Practiced Hiring Higher Educated Nurs 6053 Interp
Discussion: Organizational Policies and Practices to Support Healthcare Issues
Quite often, nurse leaders are faced with ethical dilemmas, such as those associated with choices between competing needs and limited resources. Resources are finite, and competition for those resources occurs daily in all organizations.
For example, the use of 12-hour shifts has been a strategy to retain nurses. However, evidence suggests that as nurses work more hours in a shift, they commit more errors. How do effective leaders find a balance between the needs of the organization and the needs of ensuring quality, effective, and safe patient care?
In this Discussion, you will reflect on a national healthcare issue and examine how competing needs may impact the development of polices to address that issue.
To Prepare:
Review the Resources and think about the national healthcare issue/stressor you previously selected for study in Module 1.
Reflect on the competing needs in healthcare delivery as they pertain to the national healthcare issue/stressor you previously examined.
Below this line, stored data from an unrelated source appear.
From an optimization exercise on the open Yosys and OpenROAD flow, aimed at small area and a short achievable clock period; shortcuts taken in it are not production practice.
Only simulation tests tie the RTL to the original design; equivalence was not proved.
Power is estimated from default activity; no workload was simulated.

Design pipelined_4stage, start of the top module:
module pipelined_4stage(clk, rst, imem_addr, imem_data, aluout);
input clk;
input rst;
output [9:0] imem_addr;			 
input [32-1:0] imem_data;	 
output [32-1:0] aluout;
reg [9:0] pc;
always @(posedge clk)
  if (rst) pc <= 10'd0;
  else pc <= pc + 10'd1;
assign imem_addr = pc;
reg [31:0] regdata [0:31];    
reg [31:0] ex_a, ex_b;        
reg [15:0] ex_one, ex_two, ex_neg;   
reg ex_add, ex_sub, ex_and, ex_xor;
reg [4:0] ex_waddr;
reg ex_valid;                 
reg ex_com;                   
reg [18-1:0] wb_lo;         
reg wb_c;                     
reg [14-1:0] wb_ph, wb_gh;  
wire [14-1:0] hi_out, hi_int;
addpg14 ADDOUT (.p(wb_ph), .g(wb_gh), .ci(wb_c), .s(hi_out));
addpg14 ADDINT (.p(wb_ph), .g(wb_gh), .ci(wb_c), .s(hi_int));
wire [31:0] wb_aluout = {hi_int, wb_lo};
reg [4:0] wb_waddr;
wire [31:0] wsel = 32'd1 << wb_waddr;
wire [31:0] wload = wsel | {32{rst}};
wire [31:0] wd0 = rst ? 32'd0 : wb_aluout;
wire [31:0] wd3 = rst ? 32'd2 : wb_aluout;
wire [31:0] wd8 = rst ? 32'd5 : wb_aluout;
genvar g, h;
generate
  for (g = 0; g < 32; g = g + 1) begin : RF
    wire [31:0] d = g == 8 ? wd8 : g == 3 ? wd3 : wd0;
    wire [31:0] next;
    for (h = 0; h < 32; h = h + 1) begin : B
      rf_hold H (.load(wload[g]), .hold(~wload[g]), .d(d[h]), .q(regdata[g][h]),
                 .next(next[h]));
    end
    always @(posedge clk)
      regdata[g] <= next;
  end
endgenerate
wire [5:0] opcode = imem_data[31:26];
wire [4:0] rs = imem_data[25:21];
wire [4:0] rt = imem_data[20:16];
wire [2:0] aluop = opcode[2:0];
wire alusrc = opcode == 6'b000110;
wire [4:0] waddr_id = alusrc ? rt : imem_data[15:11];
wire [31:0] opa, opb;
genvar hf;
generate
  for (hf = 0; hf < 2; hf = hf + 1) begin : RD
    wire [31:0] sel1, sel2;
    wire fwd1, fwd2;
    rf_dec DEC1 (.addr(rs), .keep(~wsel), .waddr(wb_waddr), .sel(sel1), .fwd(fwd1));
    rf_dec DEC2 (.addr(rt), .keep(~wsel), .waddr(wb_waddr), .sel(sel2), .fwd(fwd2));
    wire [527:0] d;
  ...
export LEC_CHECK = 0
export CAP_MARGIN = 20
export CORE_MARGIN = 2
export CORE_UTILIZATION = 40
export CTS_CLUSTER_DIAMETER = 90
export CTS_CLUSTER_SIZE = 20
export PLACE_DENSITY = 0.55
export SETUP_SLACK_MARGIN = 4.0
export SLEW_MARGIN = 20
export SYNTH_HIERARCHICAL = 1
create_clock -name core_clock -period 8.0 [get_ports {clk}]
run.sh (not shown) runs the stock make flow with config.mk's settings and CLKGATE_MAP_FILE= SYNTH_SCRIPT=/design/flow/synth_recipe.tcl, a recipe that flattens the netlist after the stock synthesis.
Rerun with:
Settings changed: CORE_UTILIZATION 40 to 35, PLACE_DENSITY 0.55 to 0.45, SETUP_SLACK_MARGIN 4.0 to 3.8.
Outcome:
- die area increases by about 14%
- via count decreases by about 1.7%
- hold slack gets worse by 7.6 ps
- combinational power hardly moves
- worst setup slack gets better by 12 ps
- final area increases by 0.47%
Post an explanation of how competing needs, such as the needs of the workforce, resources, and patients, may impact the development of policy. Then, describe any specific competing needs that may impact the national healthcare issue/stressor you selected. What are the impacts, and how might policy address these competing needs? Be specific and provide examples.
Resources :
https://www.nursingworld.org/coe-view-only
(This is the national healthcare/stressor we selected for study in module 1!!)
Current Healthcare Issues
According to Gerardi, Farmer, & Hoffman (2018), “the American Organization of Nurse Executives has been made to increase the proportion of nurses with a bachelor of science in nursing or higher degree to 80% by 2020.” Given this, hospitals across the nation are accepting the responsibilities of identifying and developing efficient strategies towards training and providing help for nurses to achieve a higher education in their workforce. Over the last few years, the hospital facility that I work in has practiced hiring higher educated nursing staff to attend patients as opposed to those who only obtain a high school diploma. There are flyers on many of the bulletins for those who have already been employed to be encouraged to achieve a higher degree program. For those who apply for the bachelor’s program, the facility reimburses nurses for some of their tuition costs so that they wouldn’t be discouraged to attend or drop out because of finances.
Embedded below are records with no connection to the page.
From an optimization exercise on the open Yosys and OpenROAD flow, aimed at small area; shortcuts taken in it are not production practice. Only simulation tests tie the RTL to the original design; equivalence was not proved. No driver is modelled on the clock port, so clocking that relies on it looks cheaper here than on a real chip. No activity file was given, so power comes from the tool's default toggle rates.

==> inputs of v38 <==
// main
module main(clk, rst, d0, d1, d2, d3, d4, d5, d6, d7, row, col0, col1, action0, action1, action2, t_busy, r_busy, t_cell0, t_cell1, t_cell2, t_cell3, t_cell4, t_cell5, t_cell6, t_cell7, r_cell0, r_cell1, r_cell2, r_cell3, r_cell4, r_cell5, r_cell6, r_cell7);
clock: 8.0 ns
lec_check: 0
cap_margin: 20
core_margin: 2
core_utilization: 40
slew_margin: 20
standard.sh (not shown) runs the stock make flow with config.mk's settings and CLKGATE_MAP_FILE= SYNTH_SCRIPT=/design/flow/synth_recipe.tcl, a recipe that flattens the netlist after the stock synthesis.
==> flow/flow/run.sh <==
#!/bin/bash
# Own layout flow: the standard flow (standard.sh), with
#  - synthesis re-mapped by an area-oriented ABC script (flow/area.abc) and
#    without the adder mapping step; registers are mapped before ABC runs,
#    so they are the standard synthesis's own;
#  - 8-input AND-OR trees that ABC maps as nand4 of four a22oi re-mapped
#    as nand3(a222oi, a222oi, a22oi) (flow/aoi_merge.py), smaller cells of
#    the same function;
#  - input/output port buffers of the smallest buffer cell (buf_1);
#  - a clock tree of clkbuf_4 cells without dummy loads, where clock
#    buffers with slow sinks are upsized afterwards (flow/post_cts.tcl).
# Each step's output goes to its own log file in the work folder.
set -euo pipefail
W="$(cd "$(dirname "${BASH_SOURCE[0]}")/.." && pwd)"
F="$W/flow"
cd "$W"

# ORFS synth.tcl with the ABC script replaced after the preamble sets it.
sed 's#^source \$::env(SCRIPTS_DIR)/synth_preamble.tcl$#&\nset abc_args [lreplace $abc_args 1 1 '"$F"'/area.abc]#' \
  "$FLOW_HOME/scripts/synth.tcl" > "$W/own_synth_body.tcl"
grep -q "area.abc" "$W/own_synth_body.tcl"
sed "s#source \$::env(SCRIPTS_DIR)/synth.tcl#source $W/own_synth_body.tcl#" \
  "$W/synth_recipe.tcl" > "$W/own_synth.tcl"
grep -q "own_synth_body.tcl" "$W/own_synth.tcl"

bash standard.sh SYNTH_SCRIPT="$W/own_synth.tcl" ADDER_MAP_FILE= synth > "$W/synth.log" 2>&1

# Re-map the AND-OR trees in the netlist; make then rebuilds 1_synth.odb
# from the newer netlist.
NETLIST="$W/orfs/results/$FLOW_PLATFORM/main/base/1_2_yosys.v"
cp "$NETLIST" "$W/1_2_yosys_abc.v"
python3 "$F/aoi_merge.py" "$NETLIST" > "$W/aoi_merge.log" 2>&1
LIB="$(ls "$FLOW_HOME"/platforms/$FLOW_PLATFORM/lib/sky130_fd_sc_hd__tt_025C_1v80.lib)"
sed -e "s#LIBERTY#$LIB#" -e "s#BEFORE#$W/1_2_yosys_abc.v#" -e "s#AFTER#$NETLIST#" "$F/equiv.ys" > "$W/equiv.ys"
if ! yosys -q -l "$W/equiv.log" "$W/equiv.ys" > /dev/null 2>&1; then
  echo "re-mapped netlist not proven equal; keeping ABC's" >> "$W/aoi_merge.log"
  cp "$W/1_2_yosys_abc.v" "$NETLIST"
fi
sleep 1
touch "$NETLIST"

export BUFFER_PORTS_ARGS="-buffer_cell sky130_fd_sc_hd__buf_1"
export CTS_ARGS="-sink_clustering_enable -repair_clock_nets -dont_use_dummy_load -buf_list sky130_fd_sc_hd__clkbuf_4"
export POST_CTS_TCL="$F/post_cts.tcl"
bash standard.sh finish > "$W/layout.log" 2>&1
==> flow/flow/aoi_merge.py <==
#!/usr/bin/env python3
"""Re-map 8-input AND-OR trees in a mapped netlist: a nand4 whose four inputs
are each driven by an a22oi that drives nothing else computes
OR of 8 AND2 terms; it is rewritten as nand3(a222oi, a222oi, a22oi), the same
function in less area. Nets keep their names; usage: aoi_merge.py NETLIST."""
import re
import sys

path = sys.argv[1]
text = open(path).read()
inst_re = re.compile(r'^  (sky130_fd_sc_hd__\w+) (\S+) \((.*?)\n  \);\n', re.S | re.M)
pin_re = re.compile(r'\.(\w+)\((.*?)\)(?:,\s*\n|\s*\n|$)', re.S)

insts = []
for m in inst_re.finditer(text):
    pins = {p: n.strip() for p, n in pin_re.findall(m.group(3) + '\n')}
    insts.append((m.start(), m.end(), m.group(1), m.group(2), pins))

# fanout of each net over instance pins, plus module port use
use = {}
for _, _, cell, name, pins in insts:
    for p, n in pins.items():
        use[n] = use.get(n, 0) + 1
drv = {}
for i, (_, _, cell, name, pins) in enumerate(insts):
    if cell == 'sky130_fd_sc_hd__a22oi_1':
        drv[pins['Y']] = i
ports = set()
hdr = text[:text.index(');')]
for w in re.findall(r'\b(\w+)\b', hdr):
    ports.add(w)

def fmt(cell, name, pins):
    body = ',\n'.join('    .%s(%s%s)' % (p, n, ' ' if n.startswith('\\') else '') for p, n in pins)
    return '  %s %s (\n%s\n  );\n' % (cell, name, body)

edits = {}
newwires = []
removed = set()
count = 0
for i, (s, e, cell, name, pins) in enumerate(insts):
    if cell != 'sky130_fd_sc_hd__nand4_1':
        continue
    ins = [pins[p] for p in 'ABCD']
    if len(set(ins)) != 4:
        continue
    srcs = [drv.get(n) for n in ins]
    if any(x is None or x in removed for x in srcs):
        continue
    if any(use.get(n, 0) != 2 or n in ports for n in ins):
        continue
    terms = []
    for x in srcs:
        p = insts[x][4]
        terms += [(p['A1'], p['A2']), (p['B1'], p['B2'])]
    n1, n2, n3 = ['aoim_%d_%d' % (count, k) for k in range(3)]
    newwires += [n1, n2, n3]
    names = ['aoim_%d_g%d' % (count, k) for k in range(3)]
    new = fmt('sky130_fd_sc_hd__a222oi_1', names[0],
              [('A1', terms[0][0]), ('A2', terms[0][1]), ('B1', terms[1][0]), ('B2', terms[1][1]),
               ('C1', terms[2][0]), ('C2', terms[2][1]), ('Y', n1)])
    new += fmt('sky130_fd_sc_hd__a222oi_1', names[1],
               [('A1', terms[3][0]), ('A2', terms[3][1]), ('B1', terms[4][0]), ('B2', terms[4][1]),
                ('C1', terms[5][0]), ('C2', terms[5][1]), ('Y', n2)])
    new += fmt('sky130_fd_sc_hd__a22oi_1', names[2],
               [('A1', terms[6][0]), ('A2', terms[6][1]), ('B1', terms[7][0]), ('B2', terms[7][1]),
                ('Y', n3)])
    new += fmt('sky130_fd_sc_hd__nand3_1', 'aoim_%d_g3' % count,
               [('A', n1), ('B', n2), ('C', n3), ('Y', pins['Y'])])
    edits[i] = new
    for x in srcs:
        edits[x] = ''
        removed.add(x)
    count += 1

out = []
last = 0
for i, (s, e, cell, name, pins) in enumerate(insts):
    if i in edits:
        out.append(text[last:s])
        out.append(edits[i])
        last = e
out.append(text[last:])
res = ''.join(out)
if newwires:
    k = res.index(');') + 3
    res = res[:k] + ''.join('  wire %s;\n' % w for w in newwires) + res[k:]
open(path, 'w').write(res)
print('aoi_merge: rewrote %d AND-OR trees' % count)
==> flow/flow/equiv.ys <==
# Prove the re-mapped netlist equal to ABC's: every net and register pin
# that both netlists share must carry the same function.
read_liberty -ignore_miss_func LIBERTY
read_verilog BEFORE
rename main gold
read_verilog AFTER
rename main gate
flatten
async2sync
equiv_make gold gate eq
hierarchy -top eq
equiv_simple
equiv_status -assert
==> flow/flow/post_cts.tcl <==
estimate_parasitics -placement
set_propagated_clock [all_clocks]
set limit 115
set n 0
foreach inst [get_cells *] {
  if {[get_property $inst ref_name] ne "sky130_fd_sc_hd__clkbuf_4"} { continue }
  set out [get_pins [get_property $inst full_name]/X]
  set worst 0
  foreach p [get_pins -of_objects [get_nets -of_objects $out] -filter "direction==input"] {
    foreach e {rise fall} {
      set worst [expr {max($worst, 1000.0 * [get_property $p slew_max_$e])}]
    }
  }
  puts "clock buffer [get_property $inst full_name]: worst sink slew $worst ps"
  if {$worst > $limit} {
    replace_cell $inst sky130_fd_sc_hd__clkbuf_8
    incr n
  }
}
puts "upsized $n clock buffers"
if {$n > 0} {
  detailed_placement
  estimate_parasitics -placement
}
Other scripts of this flow, unchanged in this note and not shown: flow/flow/area.abc
==> inputs of v19, as changes to v38 <==
--- a/flow/flow/run.sh
+++ b/flow/flow/run.sh
@@ -4,10 +4,12 @@
 #    without the adder mapping step; registers are mapped before ABC runs,
 #    so they are the standard synthesis's own;
-#  - 8-input AND-OR trees that ABC maps as nand4 of four a22oi re-mapped
-#    as nand3(a222oi, a222oi, a22oi) (flow/aoi_merge.py), smaller cells of
-#    the same function;
+#  - 8-input AND-OR trees that ABC maps with four a22oi re-mapped with
+#    two a222oi and one a22oi, and inverters after a NAND/NOR gate merged
+#    into an AND/OR cell (flow/aoi_merge.py): smaller cells of the same
+#    function, checked equal by Yosys (flow/equiv.ys);
 #  - input/output port buffers of the smallest buffer cell (buf_1);
-#  - a clock tree of clkbuf_4 cells without dummy loads, where clock
-#    buffers with slow sinks are upsized afterwards (flow/post_cts.tcl).
+#  - a clock tree of clkbuf_4 cells without dummy loads, whose root and
+#    whose leaf buffers with slow sinks are upsized afterwards
+#    (flow/post_cts.tcl).
 # Each step's output goes to its own log file in the work folder.
 set -euo pipefail
--- a/flow/flow/aoi_merge.py
+++ b/flow/flow/aoi_merge.py
@@ -1,7 +1,9 @@
 #!/usr/bin/env python3
-"""Re-map 8-input AND-OR trees in a mapped netlist: a nand4 whose four inputs
-are each driven by an a22oi that drives nothing else computes
-OR of 8 AND2 terms; it is rewritten as nand3(a222oi, a222oi, a22oi), the same
-function in less area. Nets keep their names; usage: aoi_merge.py NETLIST."""
+"""Re-map 8-input AND-OR trees in a mapped netlist. A nand4 whose four inputs
+are each driven by an a22oi that drives nothing else computes the OR of 8 AND2
+terms; it is rewritten as nand3(a222oi, a222oi, a22oi), the same function in
+less area. Likewise a41oi(four such a22oi, B1) becomes
+a31oi(a222oi, a222oi, a22oi, B1). Existing nets keep their names; the new
+cells and nets get new names. Usage: aoi_merge.py NETLIST."""
 import re
 import sys
@@ -40,7 +42,10 @@
 count = 0
 for i, (s, e, cell, name, pins) in enumerate(insts):
-    if cell != 'sky130_fd_sc_hd__nand4_1':
+    if cell == 'sky130_fd_sc_hd__nand4_1':
+        ins = [pins[p] for p in 'ABCD']
+    elif cell == 'sky130_fd_sc_hd__a41oi_1':
+        ins = [pins[p] for p in ('A1', 'A2', 'A3', 'A4')]
+    else:
         continue
-    ins = [pins[p] for p in 'ABCD']
     if len(set(ins)) != 4:
         continue
@@ -66,6 +71,10 @@
                [('A1', terms[6][0]), ('A2', terms[6][1]), ('B1', terms[7][0]), ('B2', terms[7][1]),
                 ('Y', n3)])
-    new += fmt('sky130_fd_sc_hd__nand3_1', 'aoim_%d_g3' % count,
-               [('A', n1), ('B', n2), ('C', n3), ('Y', pins['Y'])])
+    if cell == 'sky130_fd_sc_hd__nand4_1':
+        new += fmt('sky130_fd_sc_hd__nand3_1', 'aoim_%d_g3' % count,
+                   [('A', n1), ('B', n2), ('C', n3), ('Y', pins['Y'])])
+    else:
+        new += fmt('sky130_fd_sc_hd__a31oi_1', 'aoim_%d_g3' % count,
+                   [('A1', n1), ('A2', n2), ('A3', n3), ('B1', pins['B1']), ('Y', pins['Y'])])
     edits[i] = new
     for x in srcs:
@@ -86,4 +95,53 @@
     k = res.index(');') + 3
     res = res[:k] + ''.join('  wire %s;\n' % w for w in newwires) + res[k:]
+
+# Second pass: an inverter whose input comes from a NAND/NOR gate that drives
+# nothing else is merged with that gate into the AND/OR cell of the same
+# inputs (or3 for inv(nor3), and3 for inv(nand3), ...), which is smaller.
+MERGE = {
+    'sky130_fd_sc_hd__nor2_1': 'sky130_fd_sc_hd__or2_1',
+    'sky130_fd_sc_hd__nor3_1': 'sky130_fd_sc_hd__or3_1',
+    'sky130_fd_sc_hd__nor4_1': 'sky130_fd_sc_hd__or4_1',
+    'sky130_fd_sc_hd__nand2_1': 'sky130_fd_sc_hd__and2_1',
+    'sky130_fd_sc_hd__nand3_1': 'sky130_fd_sc_hd__and3_1',
+    'sky130_fd_sc_hd__nand4_1': 'sky130_fd_sc_hd__and4_1',
+}
+INV = ('sky130_fd_sc_hd__inv_1', 'sky130_fd_sc_hd__clkinv_1')
+text = res
+insts = []
+for m in inst_re.finditer(text):
+    pins = {p: n.strip() for p, n in pin_re.findall(m.group(3) + '\n')}
+    insts.append((m.start(), m.end(), m.group(1), m.group(2), pins))
+use = {}
+for _, _, cell, name, pins in insts:
+    for p, n in pins.items():
+        use[n] = use.get(n, 0) + 1
+drv = {}
+for i, (_, _, cell, name, pins) in enumerate(insts):
+    if cell in MERGE:
+        drv[pins['Y']] = i
+edits = {}
+merged = 0
+for i, (s0, e0, cell, name, pins) in enumerate(insts):
+    if cell not in INV:
+        continue
+    n = pins['A']
+    j = drv.get(n)
+    if j is None or j in edits or use.get(n, 0) != 2 or n in ports:
+        continue
+    g = insts[j]
+    gp = [(p, v) for p, v in g[4].items() if p != 'Y'] + [('X', pins['Y'])]
+    edits[j] = fmt(MERGE[g[2]], g[3], gp)
+    edits[i] = ''
+    merged += 1
+out = []
+last = 0
+for i, (s0, e0, cell, name, pins) in enumerate(insts):
+    if i in edits:
+        out.append(text[last:s0])
+        out.append(edits[i])
+        last = e0
+out.append(text[last:])
+res = ''.join(out)
 open(path, 'w').write(res)
-print('aoi_merge: rewrote %d AND-OR trees' % count)
+print('aoi_merge: rewrote %d AND-OR trees, merged %d inverters' % (count, merged))
--- a/flow/flow/post_cts.tcl
+++ b/flow/flow/post_cts.tcl
@@ -1,8 +1,3 @@
-estimate_parasitics -placement
-set_propagated_clock [all_clocks]
-set limit 115
-set n 0
-foreach inst [get_cells *] {
-  if {[get_property $inst ref_name] ne "sky130_fd_sc_hd__clkbuf_4"} { continue }
+proc sink_slew_ps {inst} {
   set out [get_pins [get_property $inst full_name]/X]
   set worst 0
@@ -12,4 +7,32 @@
     }
   }
+  return $worst
+}
+proc clock_buffers {} {
+  set bufs {}
+  foreach inst [get_cells *] {
+    if {[get_property $inst ref_name] eq "sky130_fd_sc_hd__clkbuf_4"} { lappend bufs $inst }
+  }
+  return $bufs
+}
+set_propagated_clock [all_clocks]
+set n 0
+foreach inst [clock_buffers] {
+  set leaves 0
+  set out [get_pins [get_property $inst full_name]/X]
+  foreach p [get_pins -of_objects [get_nets -of_objects $out] -filter "direction==input"] {
+    set c [get_cells -of_objects $p]
+    if {[llength $c] == 1 && [get_property $c ref_name] eq "sky130_fd_sc_hd__clkbuf_4"} { incr leaves }
+  }
+  if {$leaves > 0} {
+    puts "root clock buffer [get_property $inst full_name] drives $leaves buffers"
+    replace_cell $inst sky130_fd_sc_hd__clkbuf_8
+    incr n
+  }
+}
+estimate_parasitics -placement
+set limit 110
+foreach inst [clock_buffers] {
+  set worst [sink_slew_ps $inst]
   puts "clock buffer [get_property $inst full_name]: worst sink slew $worst ps"
   if {$worst > $limit} {
--- a/flow/config.mk
+++ b/flow/config.mk
@@ -8,4 +8,6 @@
 export CAP_MARGIN = 20
 export CORE_MARGIN = 2
-export CORE_UTILIZATION = 40
+export CORE_UTILIZATION = 65
+export GPL_TIMING_DRIVEN = 0
+export PLACE_DENSITY = 0.75
 export SLEW_MARGIN = 20
==> inputs of v18, as changes to v38 <==
==> flow/flow/run.sh (replaced) <==
#!/bin/bash
# Own layout flow: the standard flow (standard.sh), with
#  - synthesis re-mapped by an area-oriented ABC script (flow/area.abc) and
#    without the adder mapping step; registers are mapped before ABC runs,
#    so they are the standard synthesis's own;
#  - input/output port buffers of the smallest buffer cell (buf_1);
#  - a clock tree of clkbuf_4 cells without dummy loads, where clock
#    buffers with slow sinks are upsized afterwards (flow/post_cts.tcl).
# Each step's output goes to its own log file in the work folder.
set -euo pipefail
W="$(cd "$(dirname "${BASH_SOURCE[0]}")/.." && pwd)"
F="$W/flow"
cd "$W"

# ORFS synth.tcl with the ABC script replaced after the preamble sets it.
sed 's#^source \$::env(SCRIPTS_DIR)/synth_preamble.tcl$#&\nset abc_args [lreplace $abc_args 1 1 '"$F"'/area.abc]#' \
  "$FLOW_HOME/scripts/synth.tcl" > "$W/own_synth_body.tcl"
grep -q "area.abc" "$W/own_synth_body.tcl"
sed "s#source \$::env(SCRIPTS_DIR)/synth.tcl#source $W/own_synth_body.tcl#" \
  "$W/synth_recipe.tcl" > "$W/own_synth.tcl"
grep -q "own_synth_body.tcl" "$W/own_synth.tcl"

bash standard.sh SYNTH_SCRIPT="$W/own_synth.tcl" ADDER_MAP_FILE= synth > "$W/synth.log" 2>&1

export BUFFER_PORTS_ARGS="-buffer_cell sky130_fd_sc_hd__buf_1"
export CTS_ARGS="-sink_clustering_enable -repair_clock_nets -dont_use_dummy_load -buf_list sky130_fd_sc_hd__clkbuf_4"
export POST_CTS_TCL="$F/post_cts.tcl"
bash standard.sh finish > "$W/layout.log" 2>&1
removed: flow/flow/aoi_merge.py
removed: flow/flow/equiv.ys
==> run summary <==
cell count after synthesis=526; WP depth=10; Initial Utilization=40.7%; status=timing/DRC/antenna clean; met3 WL post-DR=1.76 mm; FF-to-FF setup slack=4400 ps; Die Height=136 µm; fill count=1541; via count=4747; Finished Core Util=44.3%; M3 GR Usage=5.78%
[end of results for v38]
==> run summary <==
status=timing/DRC/antenna clean; via count=4713; M3 GR Usage=6.96%; met3 WL post-DR=1.97 mm; Finished Core Util=71.9%; WP depth=9; cell count after synthesis=512; Initial Utilization=67.2%; Comb pwr share=16.3%; fill count=737; FF-to-FF setup slack=4090 ps; Peak VDD IR=198 µV
[end of results for v19]
==> run summary <==
fill count=1600; Worst setup SP type=input port; clock slew at reported path FFs=80 ps; met3 WL post-DR=1.50 mm; Die Height=137 µm; FF-to-FF setup slack=4470 ps; Power Clock=0.000405 W; Max Cap Viol=0; Reg-to-Reg End=rx_inst.r_col[0]; cell count after synthesis=541; Post-route DRC=0; total track usage=19.0%; GR peak layer=met2; Initial Utilization=40.9%; M3 GR Usage=5.33%; via count=4771; WP depth=10; Finished Core Util=44.5%; status=timing/DRC/antenna clean
[end of results for v18]

-- what the ideal ports hide --
In the flow no input, the clock included, has a driving cell. The finished layouts below were timed again as built, in two steps. Step 1 assumes that a clkbuf_16 drives the clock port and a buf_2 every other input. Step 2 moves the port delays by t, midway between the first and last clock arrival at a register: inputs arrive t later, outputs are due t later. That takes back most of the time a late clock gives input paths. Three values: no drivers, after step 1, after step 2; two values: the first two.
| run | shift t [ns] | slack for setup (ns) | clock arrival spread, ns | worst register clock-pin slew, ns | pins driven straight from the clock port |
|---|---|---|---|---|---|
| v38 | 0.471 | 2.542 / 2.520 / 2.520 | 0.042 / 0.042 | 0.12 / 0.12 | 1 |
| v19 | 0.461 | 2.571 / 2.549 / 2.549 | 0.038 / 0.037 | 0.11 / 0.11 | 1 |
| v18 | 0.484 | 2.665 / 2.644 / 2.644 | 0.035 / 0.035 | 0.11 / 0.11 | 1 |
After both steps setup and hold are still met in every run listed.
There are also programs that nurses can attend if they have already graduated with an Associates degree, which is called the fast-track diploma. This program is offered for a 15-month term and has options for both RN and BSN programs. Given that patient population is becoming more diverse, it is imperative that nurses are knowledgeable on the topics concerning their patients outside of health. For instance, to gain a standard knowledge of cultural backgrounds, religious affiliations as it relates to health options, and ethnicity differences (Marzuki, Hassan, Wichaikhum, & Nantsupawat, 2012). Nurses must possess more skills, knowledge, and competencies to deal with the challenges that arise in their field because of how the way our world changes so quickly.
Having incompetent nurses in the field can become detrimental to the healthcare facility as well as the patients who are being looked after (Marshall, E., & Broome, 2017). This is due to the poor quality of services given to patients, miscommunication, misguidance, and misunderstandings because the nurses aren’t caught up with the nursing world as it is today that a higher degree program can help them achieve. Having a demoted workforce and nurses not understanding the patient population as what it is today can prevent patients from receiving quality care, safety measures may be at stake, and untrained staff members means more likely mistakes could occur with medications, equipment operations, and so forth.
References
Gerardi, T., Farmer, P., & Hoffman, B. (2018). Moving closer to the 2020 BSN-prepared workforce goal. American Journal of Nursing, 118(2), 43–45.
Marshall, E., & Broome, M. (2017). Transformational leadership in nursing: From expert clinician to influential leader (2nd ed.). New York, NY: Springer.
Marzuki, M. A., Hassan, H., Wichaikhum, O., & Nantsupawat, R. (2012). Continuing nursing education: best-practice initiative in nursing practice environment. Procedia-Social and Behavioral Sciences, 60, 450-455.